I don't really know what it is exactly that does it, but I really like Christmas.  For some it's a celebration of the birth of their manifest deity, while for others the season celebrates the shortest day of the year and the return of the sun.  Be it Yule, or Christmas, or Hanukkah, or Kwanzaa, for many it's a deep religious celebration.  For me, and many others, it's a celebration of togetherness, of family and friends, and of love.  For all the stress, and rampant commercialism, and rampant religious fundamentalism, it still has that joyous allure for me, and while I'm right there with my fellow atheists in arguing for separation of church and state, and demanding we respect all the different traditions during this time while keeping the "christ" out of "christmas," as that special day nears I find myself caring less and less about the politics of it and more about that simple togetherness.

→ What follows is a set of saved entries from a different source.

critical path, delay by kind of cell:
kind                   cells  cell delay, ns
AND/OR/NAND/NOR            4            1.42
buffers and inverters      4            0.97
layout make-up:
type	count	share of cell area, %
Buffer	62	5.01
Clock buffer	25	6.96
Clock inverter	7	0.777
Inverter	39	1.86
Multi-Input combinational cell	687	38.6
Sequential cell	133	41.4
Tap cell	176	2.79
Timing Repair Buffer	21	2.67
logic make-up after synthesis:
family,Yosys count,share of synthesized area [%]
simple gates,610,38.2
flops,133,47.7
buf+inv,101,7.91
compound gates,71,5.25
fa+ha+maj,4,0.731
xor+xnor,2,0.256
==> config.mk <==
export PLATFORM = sky130hd
export DESIGN_NAME = instr_encoder_flat
export DESIGN_NICKNAME = d
export VERILOG_FILES = /design/src/rtl/riscv_pkg.sv /design/src/rtl/instr_encoder_if.sv /design/src/rtl/instr_pack.sv /design/src/rtl/instr_encoder.sv /design/src/flat_wrapper.sv
export SDC_FILE = /design/constraint.sdc
export NUM_CORES = 1
export LEC_CHECK = 0
export ABC_CLOCK_PERIOD_IN_PS = 6700
export CAP_MARGIN = 0
export CORE_MARGIN = 2
export CORE_UTILIZATION = 40
export DETAILED_ROUTE_END_ITERATION = 8
export PLACE_DENSITY = 0.76
export SETUP_SLACK_MARGIN = 0.05
export SKIP_CTS_REPAIR_TIMING = 1
export SYNTH_ARGS = -nofsm -noshare
export SYNTH_HDL_FRONTEND = slang
export SYNTH_SLANG_ARGS = --single-unit
export TNS_END_PERCENT = 20
==> constraint.sdc <==
create_clock -name clk -period 6.7 [get_ports clk]
set_input_delay 1.34 -clock clk [delete_from_list [all_inputs] [get_ports clk]]
set_output_delay 1.34 -clock clk [all_outputs]
set_load 0.005 [all_outputs]
==> src/rtl/riscv_pkg.sv <==
// Shared RV32I constants: format codes, major opcodes, canonical NOP, packed encoder word.
// Latency: n/a (declarations only).
// Backpressure: n/a.
package riscv_pkg;

  // Field-bundle format codes; anything above FMT_J is not a format.
  localparam logic [2:0] FMT_R = 3'd0;
  localparam logic [2:0] FMT_I = 3'd1;
  localparam logic [2:0] FMT_S = 3'd2;
  localparam logic [2:0] FMT_B = 3'd3;
  localparam logic [2:0] FMT_U = 3'd4;
  localparam logic [2:0] FMT_J = 3'd5;

  // Major opcodes of the base ISA.
  localparam logic [6:0] OP_LOAD   = 7'h03;
  localparam logic [6:0] OP_IMM    = 7'h13;
  localparam logic [6:0] OP_AUIPC  = 7'h17;
  localparam logic [6:0] OP_STORE  = 7'h23;
  localparam logic [6:0] OP_REG    = 7'h33;
  localparam logic [6:0] OP_LUI    = 7'h37;
  localparam logic [6:0] OP_BRANCH = 7'h63;
  localparam logic [6:0] OP_JALR   = 7'h67;
  localparam logic [6:0] OP_JAL    = 7'h6F;

  // ADDI x0, x0, 0 -- substituted for any bundle that cannot be encoded.
  localparam logic [31:0] NOP = {12'd0, 5'd0, 3'd0, 5'd0, OP_IMM};

  // One FIFO entry: the encoded word and whether it stands in for an illegal bundle.
  typedef struct packed {
    logic        illegal;
    logic [31:0] instr;
  } enc_word_t;

  // 32-bit instructions always carry 2'b11 in the two low opcode bits.
  function automatic logic is_32bit_opcode(input logic [6:0] op);
    return op[1:0] == 2'b11;
  endfunction

endpackage

==> src/rtl/instr_encoder_if.sv <==
// Bundle-in / word-out handshake bus of the instruction encoder.
// Latency: n/a (wires only).
// Backpressure: valid/ready on both sides; slave is the encoder, master is its environment.
interface instr_encoder_if;
  logic        in_valid;
  logic        in_ready;
  logic [2:0]  in_fmt;
  logic [6:0]  in_opcode;
  logic [2:0]  in_funct3;
  logic [6:0]  in_funct7;
  logic [4:0]  in_rd;
  logic [4:0]  in_rs1;
  logic [4:0]  in_rs2;
  logic [31:0] in_imm;
  logic        out_valid;
  logic        out_ready;
  logic [31:0] out_instr;
  logic        out_illegal;

  modport slave (
    input  in_valid, in_fmt, in_opcode, in_funct3, in_funct7,
           in_rd, in_rs1, in_rs2, in_imm, out_ready,
    output in_ready, out_valid, out_instr, out_illegal
  );

  modport master (
    output in_valid, in_fmt, in_opcode, in_funct3, in_funct7,
           in_rd, in_rs1, in_rs2, in_imm, out_ready,
    input  in_ready, out_valid, out_instr, out_illegal
  );
endinterface

==> src/rtl/instr_pack.sv <==
// Packs an RV32I field bundle into a 32-bit word, or NOP plus illegal flag (INSTR_ENC_ALIGN_CHECK_EN adds B/J imm[0] check).
// Latency: purely combinational.
// Backpressure: none; the caller decides when the result is captured.
module instr_pack
  import riscv_pkg::*;
(
  input  logic [2:0]  fmt,
  input  logic [6:0]  opcode,
  input  logic [2:0]  funct3,
  input  logic [6:0]  funct7,
  input  logic [4:0]  rd,
  input  logic [4:0]  rs1,
  input  logic [4:0]  rs2,
  input  logic [31:0] imm,
  output logic [31:0] instr,
  output logic        illegal
);

  logic [31:0] word;

  // Legality check, then format-specific field placement; illegal bundles collapse to NOP.
  always_comb begin
    illegal = (fmt > FMT_J) || !is_32bit_opcode(opcode);
`ifdef INSTR_ENC_ALIGN_CHECK_EN
    // Branch/jump targets must be halfword aligned; an odd offset is rejected.
    if ((fmt == FMT_B || fmt == FMT_J) && imm[0])
      illegal = 1'b1;
`else
    // imm[0] of B/J offsets has no slot in the word and is simply not used.
`endif
    word = NOP;
    case (fmt)
      FMT_R:   word = {funct7, rs2, rs1, funct3, rd, opcode};
      FMT_I:   word = {imm[11:0], rs1, funct3, rd, opcode};
      FMT_S:   word = {imm[11:5], rs2, rs1, funct3, imm[4:0], opcode};
      FMT_B:   word = {imm[12], imm[10:5], rs2, rs1, funct3, imm[4:1], imm[11], opcode};
      FMT_U:   word = {imm[31:12], rd, opcode};
      FMT_J:   word = {imm[20], imm[10:1], imm[11], imm[19:12], rd, opcode};
      default: word = NOP;
    endcase
    instr = illegal ? NOP : word;
  end

endmodule

==> src/rtl/instr_encoder.sv <==
// RV32I instruction encoder: packs field bundles into words behind a 2-entry registered FIFO (INSTR_ENC_ALIGN_CHECK_EN: see instr_pack).
// Latency: a bundle accepted at edge N is visible on out_* from the cycle after edge N.
// Backpressure: in_ready is registered (low only when both entries are full), never combinational from out_ready.
module instr_encoder
  import riscv_pkg::*;
#(
  parameter int DEPTH = 2,   // entry count; this revision implements exactly two
  parameter int CNT_W = 16
) (
  input  logic             clk,
  input  logic             reset,
  instr_encoder_if.slave   bus,
  output logic [CNT_W-1:0] instr_count
);

  typedef enum logic [1:0] {
    EMPTY = 2'd0,
    ONE   = 2'd1,
    FULL  = 2'd2
  } fifo_state_t;

  fifo_state_t state;
  enc_word_t   packed_w;
  // Second entry; the head entry lives directly in the out_instr/out_illegal registers.
  enc_word_t   spill [DEPTH-1];

  logic push;
  logic pop;

  assign push = bus.in_valid && bus.in_ready;
  assign pop  = bus.out_valid && bus.out_ready;

  instr_pack u_pack (
    .fmt     (bus.in_fmt),
    .opcode  (bus.in_opcode),
    .funct3  (bus.in_funct3),
    .funct7  (bus.in_funct7),
    .rd      (bus.in_rd),
    .rs1     (bus.in_rs1),
    .rs2     (bus.in_rs2),
    .imm     (bus.in_imm),
    .instr   (packed_w.instr),
    .illegal (packed_w.illegal)
  );

  // FIFO FSM with registered head/valid/ready outputs and the accepted-bundle counter.
  always_ff @(posedge clk) begin
    if (reset) begin
      state           <= EMPTY;
      bus.out_valid   <= 1'b0;
      bus.out_instr   <= '0;
      bus.out_illegal <= 1'b0;
      bus.in_ready    <= 1'b1;
      spill[0]        <= '0;
      instr_count     <= '0;
    end else begin
      if (push)
        instr_count <= instr_count + CNT_W'(1);
      case (state)
        EMPTY: begin
          if (push) begin
            state           <= ONE;
            bus.out_valid   <= 1'b1;
            bus.out_instr   <= packed_w.instr;
            bus.out_illegal <= packed_w.illegal;
          end
        end
        ONE: begin
          if (push && pop) begin
            bus.out_instr   <= packed_w.instr;
            bus.out_illegal <= packed_w.illegal;
          end else if (push) begin
            // Head is held stable for the stalled consumer; the new word waits behind it.
            state        <= FULL;
            spill[0]     <= packed_w;
            bus.in_ready <= 1'b0;
          end else if (pop) begin
            state           <= EMPTY;
            bus.out_valid   <= 1'b0;
            bus.out_instr   <= '0;
            bus.out_illegal <= 1'b0;
          end
        end
        FULL: begin
          // in_ready is low here, so only a pop can happen.
          if (pop) begin
            state           <= ONE;
            bus.out_instr   <= spill[0].instr;
            bus.out_illegal <= spill[0].illegal;
            bus.in_ready    <= 1'b1;
          end
        end
        default: begin
          state           <= EMPTY;
          bus.out_valid   <= 1'b0;
          bus.out_instr   <= '0;
          bus.out_illegal <= 1'b0;
          bus.in_ready    <= 1'b1;
        end
      endcase
    end
  end

endmodule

I'll be seeing my Uncle this Christmas Eve.  My uncle is fun, and I love seeing him every Christmas.  He's also a fundamentalist conservative Christian.  He's also a former hippie.  He's ridiculous in so many ways, yet I still love seeing him.  Every year there's worry of drama, of him finally confronting me, of me finally telling him that I'm an atheist and I don't give a damn about his stories of my miracle birth due to his prayers, or of us simply going at it over the dinner table as we argue one way or the other.  It hasn't happened yet, even though I've been a nonchristian for many years.  Does he know I'm not christian?  I think he may suspect it, but I doubt he realizes I'm a dyed-in-the-wool atheist.  Does it matter?  No, not really.  Even though there may come a christmas where we end up having that confrontation, I'm still happy to see him.  He's fun and I like him.  I like his wife, my aunt.  I like his sister, who is far more liberal and far more entertaining.  I like seeing them all, because it's Christmas.

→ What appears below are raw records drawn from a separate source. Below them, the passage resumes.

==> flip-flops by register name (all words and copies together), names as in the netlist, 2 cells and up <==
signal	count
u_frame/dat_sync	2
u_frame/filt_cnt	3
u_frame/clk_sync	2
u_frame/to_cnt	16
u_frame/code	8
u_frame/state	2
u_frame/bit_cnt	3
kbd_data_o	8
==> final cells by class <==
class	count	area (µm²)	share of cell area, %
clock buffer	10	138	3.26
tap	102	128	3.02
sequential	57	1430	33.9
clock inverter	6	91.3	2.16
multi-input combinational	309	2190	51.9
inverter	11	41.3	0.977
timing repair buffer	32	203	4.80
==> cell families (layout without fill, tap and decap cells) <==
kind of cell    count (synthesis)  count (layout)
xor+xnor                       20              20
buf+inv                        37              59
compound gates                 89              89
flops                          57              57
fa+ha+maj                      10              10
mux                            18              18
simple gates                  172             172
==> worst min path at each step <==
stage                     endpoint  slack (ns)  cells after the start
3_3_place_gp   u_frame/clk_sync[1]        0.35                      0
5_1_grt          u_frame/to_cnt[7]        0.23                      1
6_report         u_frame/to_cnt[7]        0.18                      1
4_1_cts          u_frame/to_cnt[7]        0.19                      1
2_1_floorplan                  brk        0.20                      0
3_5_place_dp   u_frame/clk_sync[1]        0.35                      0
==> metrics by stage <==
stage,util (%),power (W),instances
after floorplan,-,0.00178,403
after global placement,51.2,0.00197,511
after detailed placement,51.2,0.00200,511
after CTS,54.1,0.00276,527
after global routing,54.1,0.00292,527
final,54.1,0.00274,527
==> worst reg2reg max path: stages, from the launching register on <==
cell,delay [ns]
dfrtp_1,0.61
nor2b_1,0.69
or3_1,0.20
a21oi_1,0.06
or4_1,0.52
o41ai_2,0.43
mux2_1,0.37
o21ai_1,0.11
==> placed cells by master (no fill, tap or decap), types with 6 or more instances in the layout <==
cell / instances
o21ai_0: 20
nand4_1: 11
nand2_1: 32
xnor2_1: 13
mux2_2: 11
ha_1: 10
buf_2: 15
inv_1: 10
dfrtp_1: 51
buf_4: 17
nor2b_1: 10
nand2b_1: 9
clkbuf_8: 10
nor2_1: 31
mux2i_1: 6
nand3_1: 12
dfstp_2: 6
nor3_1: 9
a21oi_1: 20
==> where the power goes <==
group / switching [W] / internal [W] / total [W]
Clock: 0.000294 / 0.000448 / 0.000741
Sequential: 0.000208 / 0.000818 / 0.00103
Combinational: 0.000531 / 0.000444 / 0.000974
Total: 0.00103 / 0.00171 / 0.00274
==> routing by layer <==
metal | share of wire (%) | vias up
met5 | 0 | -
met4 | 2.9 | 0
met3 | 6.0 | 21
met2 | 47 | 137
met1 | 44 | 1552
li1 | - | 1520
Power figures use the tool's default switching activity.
## src/rtl/axil_reg_responder.sv

```systemverilog
// AXI4-Lite slave register bank (NUM_REGS x 32-bit) with OKAY/SLVERR responses.
// Ports:
//   axi_clk, axi_reset_n        clock, asynchronous active-low reset
//   s_axi_aw*/w*/b*             write address / data / response channels
//   s_axi_ar*/r*                read address / data channels
//   reg_wr_pulse, reg_wr_index  one-cycle strobe + index of a committed legal write
//   snap_index, snap_data       combinational register observation port
module axil_reg_responder #(
  parameter int unsigned ADDR_WIDTH  = 11,
  parameter int unsigned NUM_REGS    = 64,
  parameter logic [31:0] RESET_VALUE = 32'h0000_0000
) (
  input  logic                        axi_clk,
  input  logic                        axi_reset_n,
  input  logic                        s_axi_awvalid,
  output logic                        s_axi_awready,
  input  logic [ADDR_WIDTH-1:0]       s_axi_awaddr,
  input  logic                        s_axi_wvalid,
  output logic                        s_axi_wready,
  input  logic [31:0]                 s_axi_wdata,
  input  logic [3:0]                  s_axi_wstrb,
  output logic                        s_axi_bvalid,
  input  logic                        s_axi_bready,
  output logic [1:0]                  s_axi_bresp,
  input  logic                        s_axi_arvalid,
  output logic                        s_axi_arready,
  input  logic [ADDR_WIDTH-1:0]       s_axi_araddr,
  output logic                        s_axi_rvalid,
  input  logic                        s_axi_rready,
  output logic [31:0]                 s_axi_rdata,
  output logic [1:0]                  s_axi_rresp,
  output logic                        reg_wr_pulse,
  output logic [$clog2(NUM_REGS)-1:0] reg_wr_index,
  input  logic [$clog2(NUM_REGS)-1:0] snap_index,
  output logic [31:0]                 snap_data
);

  localparam int unsigned IDX_W       = $clog2(NUM_REGS);
  localparam logic [1:0]  RESP_OKAY   = 2'b00;
  localparam logic [1:0]  RESP_SLVERR = 2'b10;

  typedef enum logic [1:0] {W_IDLE, W_HAVE_AW, W_HAVE_W, W_RESP} wstate_t;
  typedef enum logic {R_IDLE, R_RESP} rstate_t;

  logic [31:0] regs [NUM_REGS];

  // ---------------- write path ----------------
  wstate_t               wstate_q, wstate_d;
  logic                  awready_q, awready_d;
  logic                  wready_q, wready_d;
  logic                  bvalid_q, bvalid_d;
  logic [1:0]            bresp_q, bresp_d;
  logic [ADDR_WIDTH-1:0] aw_addr_q;
  logic [31:0]           w_data_q;
  logic [3:0]            w_strb_q;
  logic                  latch_aw, latch_w, commit;
  logic                  aw_hs, w_hs;
  logic                  wr_pulse_q;
  logic [IDX_W-1:0]      wr_index_q;

  logic [ADDR_WIDTH-1:0] cmt_addr;
  logic [31:0]           cmt_data;
  logic [3:0]            cmt_strb;
  logic [IDX_W-1:0]      cmt_idx;
  logic                  cmt_in_range;
  logic                  wr_en;

  assign aw_hs = s_axi_awvalid && awready_q;
  assign w_hs  = s_axi_wvalid && wready_q;

  // Whichever half arrived earlier comes from its holding register, the other live.
  assign cmt_addr     = (wstate_q == W_HAVE_AW) ? aw_addr_q : s_axi_awaddr;
  assign cmt_data     = (wstate_q == W_HAVE_W)  ? w_data_q  : s_axi_wdata;
  assign cmt_strb     = (wstate_q == W_HAVE_W)  ? w_strb_q  : s_axi_wstrb;
  assign cmt_idx      = cmt_addr[IDX_W+1:2];
  assign cmt_in_range = 32'(cmt_addr[ADDR_WIDTH-1:2]) < NUM_REGS;
  assign wr_en        = commit && cmt_in_range;

  always_comb begin
    wstate_d  = wstate_q;
    awready_d = awready_q;
    wready_d  = wready_q;
    bvalid_d  = bvalid_q;
    bresp_d   = bresp_q;
    latch_aw  = 1'b0;
    latch_w   = 1'b0;
    commit    = 1'b0;
    case (wstate_q)
      W_IDLE: begin
        if (aw_hs && w_hs) begin
          commit = 1'b1;
        end else if (aw_hs) begin
          latch_aw  = 1'b1;
          awready_d = 1'b0;
          wstate_d  = W_HAVE_AW;
        end else if (w_hs) begin
          latch_w  = 1'b1;
          wready_d = 1'b0;
          wstate_d = W_HAVE_W;
        end
      end
      W_HAVE_AW: if (w_hs) commit = 1'b1;
      W_HAVE_W:  if (aw_hs) commit = 1'b1;
      W_RESP: begin
        if (s_axi_bready) begin
          bvalid_d  = 1'b0;
          awready_d = 1'b1;
          wready_d  = 1'b1;
          wstate_d  = W_IDLE;
        end
      end
      default: wstate_d = W_IDLE;
    endcase
    if (commit) begin
      wstate_d  = W_RESP;
      awready_d = 1'b0;
      wready_d  = 1'b0;
      bvalid_d  = 1'b1;
      bresp_d   = cmt_in_range ? RESP_OKAY : RESP_SLVERR;
    end
  end

  always_ff @(posedge axi_clk or negedge axi_reset_n) begin
    if (!axi_reset_n) begin
      wstate_q   <= W_IDLE;
      awready_q  <= 1'b1;
      wready_q   <= 1'b1;
      bvalid_q   <= 1'b0;
      bresp_q    <= RESP_OKAY;
      aw_addr_q  <= '0;
      w_data_q   <= '0;
      w_strb_q   <= '0;
      wr_pulse_q <= 1'b0;
      wr_index_q <= '0;
    end else begin
      wstate_q   <= wstate_d;
      awready_q  <= awready_d;
      wready_q   <= wready_d;
      bvalid_q   <= bvalid_d;
      bresp_q    <= bresp_d;
      wr_pulse_q <= wr_en;
      if (latch_aw) aw_addr_q <= s_axi_awaddr;
      if (latch_w) begin
        w_data_q <= s_axi_wdata;
        w_strb_q <= s_axi_wstrb;
      end
      if (wr_en) wr_index_q <= cmt_idx;
    end
  end

  always_ff @(posedge axi_clk or negedge axi_reset_n) begin
    if (!axi_reset_n) begin
      for (int unsigned i = 0; i < NUM_REGS; i++) regs[i] <= RESET_VALUE;
    end else if (wr_en) begin
      for (int unsigned k = 0; k < 4; k++) begin
        if (cmt_strb[k]) regs[cmt_idx][8*k +: 8] <= cmt_data[8*k +: 8];
      end
    end
  end

  // ---------------- read path ----------------
  rstate_t          rstate_q, rstate_d;
  logic             arready_q, arready_d;
  logic             rvalid_q, rvalid_d;
  logic [31:0]      rdata_q, rdata_d;
  logic [1:0]       rresp_q, rresp_d;
  logic             ar_hs;
  logic             ar_in_range;
  logic [IDX_W-1:0] ar_idx;

  assign ar_hs       = s_axi_arvalid && arready_q;
  assign ar_idx      = s_axi_araddr[IDX_W+1:2];
  assign ar_in_range = 32'(s_axi_araddr[ADDR_WIDTH-1:2]) < NUM_REGS;

  always_comb begin
    rstate_d  = rstate_q;
    arready_d = arready_q;
    rvalid_d  = rvalid_q;
    rdata_d   = rdata_q;
    rresp_d   = rresp_q;
    case (rstate_q)
      R_IDLE: begin
        if (ar_hs) begin
          rstate_d  = R_RESP;
          arready_d = 1'b0;
          rvalid_d  = 1'b1;
          // Bank sampled before this edge's write lands: same-cycle read sees old data.
          rdata_d   = ar_in_range ? regs[ar_idx] : '0;
          rresp_d   = ar_in_range ? RESP_OKAY : RESP_SLVERR;
        end
      end
      R_RESP: begin
        if (s_axi_rready) begin
          rstate_d  = R_IDLE;
          arready_d = 1'b1;
          rvalid_d  = 1'b0;
        end
      end
      default: rstate_d = R_IDLE;
    endcase
  end

  always_ff @(posedge axi_clk or negedge axi_reset_n) begin
    if (!axi_reset_n) begin
      rstate_q  <= R_IDLE;
      arready_q <= 1'b1;
      rvalid_q  <= 1'b0;
      rdata_q   <= '0;
      rresp_q   <= RESP_OKAY;
    end else begin
      rstate_q  <= rstate_d;
      arready_q <= arready_d;
      rvalid_q  <= rvalid_d;
      rdata_q   <= rdata_d;
      rresp_q   <= rresp_d;
    end
  end

  // ---------------- observation ----------------
  always_comb begin
    snap_data = '0;
    if (32'(snap_index) < NUM_REGS) snap_data = regs[snap_index];
  end

  logic unused_addr_bits;
  assign unused_addr_bits = ^{cmt_addr[1:0], s_axi_araddr[1:0]};

  assign s_axi_awready = awready_q;
  assign s_axi_wready  = wready_q;
  assign s_axi_bvalid  = bvalid_q;
  assign s_axi_bresp   = bresp_q;
  assign s_axi_arready = arready_q;
  assign s_axi_rvalid  = rvalid_q;
  assign s_axi_rdata   = rdata_q;
  assign s_axi_rresp   = rresp_q;
  assign reg_wr_pulse  = wr_pulse_q;
  assign reg_wr_index  = wr_index_q;

endmodule

```

## config.mk

```make
export PLATFORM = sky130hd
export DESIGN_NAME = axil_reg_responder
export DESIGN_NICKNAME = d
export VERILOG_FILES = /design/src/rtl/axil_reg_responder.sv
export SDC_FILE = /design/constraint.sdc
export NUM_CORES = 2
export LEC_CHECK = 0
export CORE_MARGIN = 2
export CORE_UTILIZATION = 50
export CTS_CLUSTER_DIAMETER = 200
export CTS_CLUSTER_SIZE = 10
export DETAILED_ROUTE_END_ITERATION = 16
export HOLD_SLACK_MARGIN = 0.08
export PLACE_DENSITY = 0.68
export SKIP_LAST_GASP = 1
export SLEW_MARGIN = 15
export SYNTH_ARGS = -nofsm -noshare
export SYNTH_HDL_FRONTEND = slang
export SYNTH_SLANG_ARGS = --single-unit
```

## constraint.sdc

```tcl
create_clock -name axi_clk -period 2.9 [get_ports axi_clk]
set_input_delay 0.29 -clock axi_clk [delete_from_list [all_inputs] [get_ports axi_clk]]
set_output_delay 0.29 -clock axi_clk [all_outputs]
set_load 0.1 [all_outputs]
```

[Word-level counts from Yosys, hierarchy flattened]
Cells that the tools add are included.
Word-level totals
  word-level logic and storage cells: 184
  register bits after elaboration: 2146
  output and inout port bits: 80
  bits of input ports: 71
Cells by class
  muxes and demuxes: 68
  equal/unequal tests: 11
  magnitude comparators: 6
  bitwise logic cells: 4
  reduce and logical (&&, ||, !) cells: 16
Operator list (count)
  two-way mux 2048 bit: 7
  bitwise mux 2048 bit: 4
  demux 32 bit (select 6 bit): 4
  binary-select mux 32 bit (select 6 bit): 2
  two-way mux 32 bit: 7
  two-way mux 1 bit: 25
  two-way mux 24 bit: 1
  greater-or-equal comparator 7 bit, second input constant: 3
  NOT 6 -> 7 bit: 3
  < comparator 9 x 7 -> 1 bit, second input constant: 2
  two-way mux 16 bit: 1
  != test 3 bit, second input constant: 5
  two-way mux 2 bit: 7
  two-way mux 11 bit: 1
  case mux 1 bit (2 select lines): 5
  two-way mux 8 bit: 1
  AND reduction 4 bit: 2
  < comparator 7 x 1 -> 1 bit, second input constant: 1
  logical AND 1 bit: 6
  AND reduction 2 bit: 3
  AND reduction 5 bit: 1
  equality test 2 bit, second input constant: 2
  two-way mux 4 bit: 1
  != test 2 bit, second input constant: 2
  other kinds (8): 9

[Depth between registers and ports, before layout]
  word-level depth: 18
  depth in mapped cells: 13
  mapped depth without buffers: 7

[Least setup slack after synthesis]
Ideal clock, no wire load.
  kind: input port to output port
  from: in snap_index[1]
  to: out snap_data[25]
  data required time: 2610 ps
  data arrival time: 3592 ps
  path slack: -982 ps
  cell stages on the path: 9
  cell sequence: clkbuf_1 -> clkbuf_1 -> buf_1 -> buf_1 -> mux2i_1 -> a22oi_1 -> nand3_1 -> o311a_1 -> a21oi_1
On the way
  cells in the longest elaborated chain, start to end: 4
Ends and longest elaborated chain
  start, declared: RTL line 34  | input logic [$clog2(NUM_REGS)-1:0] snap_index,
  NOT 6 -> 7 bit (not written as such): RTL line 222  | if (32'(snap_index) < NUM_REGS) snap_data = regs[snap_index];
  binary-select mux 32 bit (select 6 bit): RTL line 222
  two-way mux 32 bit (not written as such) (2 in series): RTL line 222
  end, declared: RTL line 35  | output logic [31:0] snap_data
Every way passes these cells. The select of a mux whose other input is x is not followed.

[Worst setup path after layout]
  from: reg regs[525] (netlist name)
  to: out snap_data[13]
On the way
  cells in the longest elaborated chain, start to end: 3
Ends and longest elaborated chain
  start, declared: RTL line 45  | logic [31:0] regs [NUM_REGS];
  start signal, assigned by index: RTL line 156  | if (cmt_strb[k]) regs[cmt_idx][8*k +: 8] <= cmt_data[8*k +: 8];
  binary-select mux 32 bit (select 6 bit): RTL line 222
  two-way mux 32 bit (not written as such) (2 in series): RTL line 222
Every way passes these cells. The select of a mux whose other input is x is not followed.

This Christmas eve I'll be eating carrot pudding, watching A Christmas Carol (the original black and white version.  My family are purists for the classic), and enjoying one another's company.  Things will have changed.  This Christmas my grandmother won't be at her house.  I won't be obligated to take her portion of christmas dinner down to her.  She's not well and it won't be quite the same, but I'll still get to see her.  This Christmas will also bring newer blessings with it.  Tomorrow I drive to the airport to pick up my girlfriend, who will be spending Christmas with us.  She'll get to meet my parents for the first time, see the house I grew up in, and will be a new addition to my christmas tradition.  I like that.  My Christmas will be different, but it will not be bad.

Twenty years ago I cared about presents and loathed the ceremony of Christmas dinner.  I barely remember it.
Ten years ago I was still a catholic and was home for winter break after my first semester at Gonzaga.  I was going to be a famous writer one day and majored in English.
Five years ago I was so very, painfully new age, and I was just going back to school after a very long break, having left Gonzaga for various reasons.
Two years ago I was still religious, but only barely, and I had decided I loved science more than english.
A year ago I was an atheist, and knew that I loved science more than teaching.
Today I am still an atheist, and still remain committed to my goals from a year ago.  What is new is my beautiful girlfriend, who makes me feel like I can accomplish anything.

Looking around me, at the tree I decorated, at the life I had before and the life ahead of me, at the dining room table I grew up sitting at, I feel joyous.

Merry Christmas to some, and to the rest may you feel joy in whatever way you choose.